4.4 NOMAD, PORTABLE AND MOBILE DEPLOYMENT
As IEEE 802.16 solutions evolve to address portable and mobile applications, the required features and performance of the system will increase. Beyond fixed access service, even larger market opportunities exist for providing cost-effective broadband data services to mobile users. Initially this includes portable connectivity for customers who are not within reach of their existing fixed broadband or WLAN service options. This type of service is characterized by access that is unwired but stationary in most cases, albeit with some limited provisions for user mobility during the connection.

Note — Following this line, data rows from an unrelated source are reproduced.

From an optimization exercise on the open Yosys and OpenROAD flow, aimed at small area and a short achievable clock period; shortcuts taken in it are not production practice.
Where RTL was checked, it was by simulation tests only, not by an equivalence proof against the original.
No functional check of the RTL was part of run 4.

### design.v
module fpa_prep (
	input  [26:0] in_A,
	input  [26:0] in_B,
	output [26:0] L,
	output        S_s,
	output [16:0] S_f,
	output [4:0]  d5,
	output        S_z,
	output        a_gt
);
	fpa_diff  df (.in_A(in_A), .in_B(in_B), .a_gt(a_gt), .d5(d5));
	fpa_swap  sw (.in_A(in_A), .in_B(in_B), .a_gt(a_gt), .L(L), .S_s(S_s), .S_f(S_f), .S_z(S_z));
endmodule
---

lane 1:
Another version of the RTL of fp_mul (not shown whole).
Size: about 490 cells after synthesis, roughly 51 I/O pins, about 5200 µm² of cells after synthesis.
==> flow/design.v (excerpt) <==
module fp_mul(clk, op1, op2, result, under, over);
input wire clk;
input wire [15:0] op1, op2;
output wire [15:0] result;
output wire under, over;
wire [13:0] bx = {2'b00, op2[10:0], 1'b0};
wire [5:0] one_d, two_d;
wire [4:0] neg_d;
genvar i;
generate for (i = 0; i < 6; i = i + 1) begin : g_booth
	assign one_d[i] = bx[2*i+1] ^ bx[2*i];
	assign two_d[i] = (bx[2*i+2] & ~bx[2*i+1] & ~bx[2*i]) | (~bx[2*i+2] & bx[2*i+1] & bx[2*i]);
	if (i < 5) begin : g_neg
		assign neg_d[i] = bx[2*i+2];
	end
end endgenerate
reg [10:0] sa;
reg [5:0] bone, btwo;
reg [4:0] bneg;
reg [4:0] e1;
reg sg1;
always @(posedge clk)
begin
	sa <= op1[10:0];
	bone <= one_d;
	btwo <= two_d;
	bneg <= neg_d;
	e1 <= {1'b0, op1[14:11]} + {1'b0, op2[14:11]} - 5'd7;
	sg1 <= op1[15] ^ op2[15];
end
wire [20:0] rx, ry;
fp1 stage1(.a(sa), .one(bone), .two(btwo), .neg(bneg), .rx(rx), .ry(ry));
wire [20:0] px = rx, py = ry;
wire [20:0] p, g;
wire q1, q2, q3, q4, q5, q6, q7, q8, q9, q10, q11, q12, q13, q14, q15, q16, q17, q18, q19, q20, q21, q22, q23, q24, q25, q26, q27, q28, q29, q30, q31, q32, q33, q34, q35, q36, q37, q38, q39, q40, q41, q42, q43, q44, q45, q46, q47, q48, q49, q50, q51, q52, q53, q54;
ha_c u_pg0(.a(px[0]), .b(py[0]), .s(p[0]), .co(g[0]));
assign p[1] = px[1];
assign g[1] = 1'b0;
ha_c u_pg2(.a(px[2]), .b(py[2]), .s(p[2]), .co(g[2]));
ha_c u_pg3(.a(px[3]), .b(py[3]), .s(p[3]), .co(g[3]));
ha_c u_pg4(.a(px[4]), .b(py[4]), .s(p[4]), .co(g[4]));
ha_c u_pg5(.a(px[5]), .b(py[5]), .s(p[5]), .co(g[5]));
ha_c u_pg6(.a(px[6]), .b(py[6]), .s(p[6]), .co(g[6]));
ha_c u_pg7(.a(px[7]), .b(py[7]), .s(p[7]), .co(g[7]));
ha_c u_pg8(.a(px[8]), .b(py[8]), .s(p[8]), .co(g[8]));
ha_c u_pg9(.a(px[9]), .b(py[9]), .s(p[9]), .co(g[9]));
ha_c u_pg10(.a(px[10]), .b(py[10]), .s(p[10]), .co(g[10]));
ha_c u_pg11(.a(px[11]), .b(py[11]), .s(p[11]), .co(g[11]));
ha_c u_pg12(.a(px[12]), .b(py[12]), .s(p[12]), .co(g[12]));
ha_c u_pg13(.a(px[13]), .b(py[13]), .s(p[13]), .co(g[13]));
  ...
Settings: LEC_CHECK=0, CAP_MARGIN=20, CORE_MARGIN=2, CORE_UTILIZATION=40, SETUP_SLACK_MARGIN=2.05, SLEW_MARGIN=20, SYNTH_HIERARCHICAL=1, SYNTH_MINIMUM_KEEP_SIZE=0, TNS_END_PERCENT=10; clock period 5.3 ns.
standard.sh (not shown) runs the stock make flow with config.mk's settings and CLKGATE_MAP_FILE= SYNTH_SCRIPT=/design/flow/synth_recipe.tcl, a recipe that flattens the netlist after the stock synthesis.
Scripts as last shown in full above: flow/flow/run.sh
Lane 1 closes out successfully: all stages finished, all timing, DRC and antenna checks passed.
What follows belongs to an exercise in optimizing a design on an open flow for small area, a short achievable clock period and few clock cycles; a production flow would make more cautious choices. Function was checked by simulation only, so behaviour that the tests miss may differ from the original.

run A:
==> flow/design.v (excerpt) <==
module geofence (clk, reset, X, Y, valid, is_inside);
    input clk;
    input reset;
    input [9:0] X;
    input [9:0] Y;
    output valid;
    output is_inside;
    reg [3:0] phase;
    reg [9:0] tx, ty;
    reg       vsx, vsy, lsx, lsy, rsx, rsy;
    reg [9:0] vmx, vmy_n, lmx_n, lmy, rmx_n, rmy;
    reg       inside_acc;
    reg       _valid, _inside;
    assign valid = _valid;
    assign is_inside = _inside;
    wire [10:0] ex = {1'b0, X} + {1'b0, ~tx};
    wire [10:0] ey = {1'b0, Y} + {1'b0, ~ty};
    wire        dsx = ~ex[10];
    wire        dsy = ~ey[10];
    wire [9:0]  dmx = dsx ? ~ex[9:0] : ex[9:0] + 10'd1;
    wire [9:0]  dmy = dsy ? ~ey[9:0] : ey[9:0] + 10'd1;
    wire ge_l, ge_r;   
    geofence_cmp cmp_l (.an(lmx_n), .bn(vmy_n), .c(vmx), .d(lmy), .msb(ge_l));
    geofence_cmp cmp_r (.an(rmx_n), .bn(vmy_n), .c(vmx), .d(rmy), .msb(ge_r));
    wire s1l = lsx ^ vsy, s2l = vsx ^ lsy;
    wire s1r = rsx ^ vsy, s2r = vsx ^ rsy;
    wire nl1 = s1l, nl0 = s1l ^ (s1l == s2l);
    wire nr1 = s1r, nr0 = s1r ^ (s1r == s2r);
  ...
==> flow/config.mk <==
export PLATFORM = sky130hd
export DESIGN_NAME = geofence
export DESIGN_NICKNAME = geofence
export VERILOG_FILES = /design/flow/design.v
export SDC_FILE = /design/flow/constraint.sdc
export NUM_CORES = 4
export LEC_CHECK = 0
export ABC_AREA = 1
export ABC_CLOCK_PERIOD_IN_PS = 6000
export CAP_MARGIN = 20
export CORE_MARGIN = 2
export CORE_UTILIZATION = 60
export SETUP_SLACK_MARGIN = 5
export SLEW_MARGIN = 20
==> flow/constraint.sdc <==
create_clock -name core_clock -period 12.0 [get_ports {clk}]
set_input_delay 2.4000 -clock core_clock [delete_from_list [all_inputs] [get_ports {clk}]]
set_output_delay 2.4000 -clock core_clock [all_outputs]
set_load 0.01 [all_outputs]
standard.sh (not shown) runs the stock make flow with config.mk's settings and CLKGATE_MAP_FILE= SYNTH_SCRIPT=/design/flow/synth_recipe.tcl, a recipe that flattens the netlist after the stock synthesis.
==> flow/flow/run.sh <==
#!/bin/bash
# The standard layout, with one step added after synthesis: flow/fapol.py
# picks the polarity of each full-adder cell (a full adder is self-dual), of
# each half adder (rebuilt from an xor and an and-type gate) and of 2-input
# and/or gates, so that few inverters are left in the carry-save trees, and
# puts each full adder's latest-arriving input on its fastest pin (CIN);
# cells that drive many pins get a larger drive strength, and cells with a
# stronger size of the same area in the library get that size.
# The registers keep their names and cell types (some get a larger drive
# strength); the other changes are to combinational cells.
# Each tool's output goes to a log here: synth.log, fapol.log, finish.log
# (ORFS also keeps each step's log under orfs/logs).
set -euo pipefail
R=orfs/results/$FLOW_PLATFORM/geofence/base
bash standard.sh synth > synth.log 2>&1
cp $R/1_2_yosys.v $R/1_2_yosys.std.v
python3 flow/fapol.py $R/1_2_yosys.std.v $R/1_2_yosys.v > fapol.log 2>&1
rm -f $R/1_synth.odb $R/1_synth.sdc
bash standard.sh finish > finish.log 2>&1
Other scripts of this flow, unchanged in this note and not shown: flow/flow/fapol.py
Run A finished all stages; the layout is clean.
Testbench counts of run A, summed over its fixed seeds: cycles 10,800.
The following lists how run B was set up differently from run A:
- changing CORE_UTILIZATION from 60 to 50
- removing ABC_AREA (formerly 1)
==> run notes <==
NOTE: setup slack in run B falls short of that of run A
Going from run A to run B, the register-to-register slack was found to have gone down by 0.66 ns.
Delta (run B minus run A): flip-flop and latch share of the layout cell area has increased, final standard cell area without fillers now sits lower.
Final cycle utilization of the critical path ended up 5.5 points higher on run B than on run A.
Summary of run B over run A: clock-pin slew on the worst setup and hold paths level; fill cell total of the finished layout moved up; logic depth of the worst setup path including buffers moved down; wire length of the first global-routing pass moved down.

==> separate check: timing with driven ports <==
The flow's constraints put no driver on any port. The routed layouts listed below were extracted and timed again, unchanged, in two steps. Step 1: set_driving_cell puts a clkbuf_16 on clk and a buf_2 on each other input, an assumption about the parent block. Step 2 moves the port delays by t, midway between the first and last clock arrival at a register: inputs arrive t later, outputs are due t later. That takes back most of the time a late clock gives input paths. Slacks: no drivers / after step 1 / after step 2; pairs: no drivers / after step 1.
run | t (ns) | setup slack, ns | worst setup path at the end | worst data-port slew with drivers (ns)
run A | 0.389 | 5.889 / 5.889 / 5.889 | register to register | 0.03
run B | 0.384 | 5.229 / 5.229 / 5.229 | register to register | 0.03
After both steps every run listed still meets setup and hold.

In this manner, 802.16 can be seen as augmenting coverage of 802.11 for private and public service networks and cost-effectively extending hotspot availability to wider ranges of coverage. Based on this described capability, this phase of deployment is referred to as ‘portability with simple mobility’. The next phase of functionality, known as ‘full mobility’, provides incremental support for low-latency, low-packet-loss real-time handovers between access points at speeds of 120 km/h or higher, both within and between networks. This will deliver a rich end-user experience for high-quality multimedia applications.
The security mechanisms within the IEEE 802.16-2004 standard may be adequate for fixed access service, but need to be enhanced for
Figure 4.2 Portable and mobile installation
portable and mobile applications. An additional challenge for the fixed access air interface as well as subsequent portable and mobile services is the need to establish high-performance radio links capable of data rates comparable to wired broadband service, using equipment that can be self-installed indoors by users, as is the case for DSL and cable modems. Doing so requires advanced PHY layer techniques to achieve link margins capable of supporting high throughput in NLOS environments.
As 802.16 technologies evolve to address portable and mobile service, so do the feature requirements of the air interface and RAN network, interoperability demands and interworking with other dissimilar networks like Wi-Fi and 3G. The simple fact that mobile clients can dynamically associate and perform handover across APs, crossing large, possibly discontinuous geographic regions and operator domains, drives the need for a number of network-related enhancements (Figure 4.2).
4.5 NOMADICITY AND PORTABILITY
The simplest case of portable service (referred to as nomadicity) involves a user transporting an 802.16 modem to a different location. Provided this visited location is served by wireless broadband service, in this
scenario, the user reauthenticates and manually reestablishes new IP connections and is afforded broadband service at the visited location. This usage enhancement over fixed access requires enhancements to security such as strong mutual authentication between the user/client device and the network AP supporting a flexible choice of credential types.
The next stage, portability with simple mobility, describes a more automated management of IP connections with session persistence or automatic reestablishment following transitions between APs. This incremental enhancement allows for more user transparent mobility and is suitable for latency tolerant applications such as TCP; it does not provide adequate handover performance for delay and packet-loss-sensitive real-time applications such as VoIP.
In the fully mobile scenario, user expectations for connectivity are comparable to those experienced in 3G voice/data systems. Users may be moving while simultaneously engaging in a broadband data access or multimedia streaming session. The need to support low-latency and low-packet-loss handovers of data streams as users transition from one AP to another is clearly a challenging task.
For mobile data services, users will not easily adapt their service expectations because of environmental limitations that are technically challenging but not directly relevant to the user (such as being stationary or moving). For these reasons, the network and air interface must be designed upfront to anticipate these user expectations and deliver accordingly.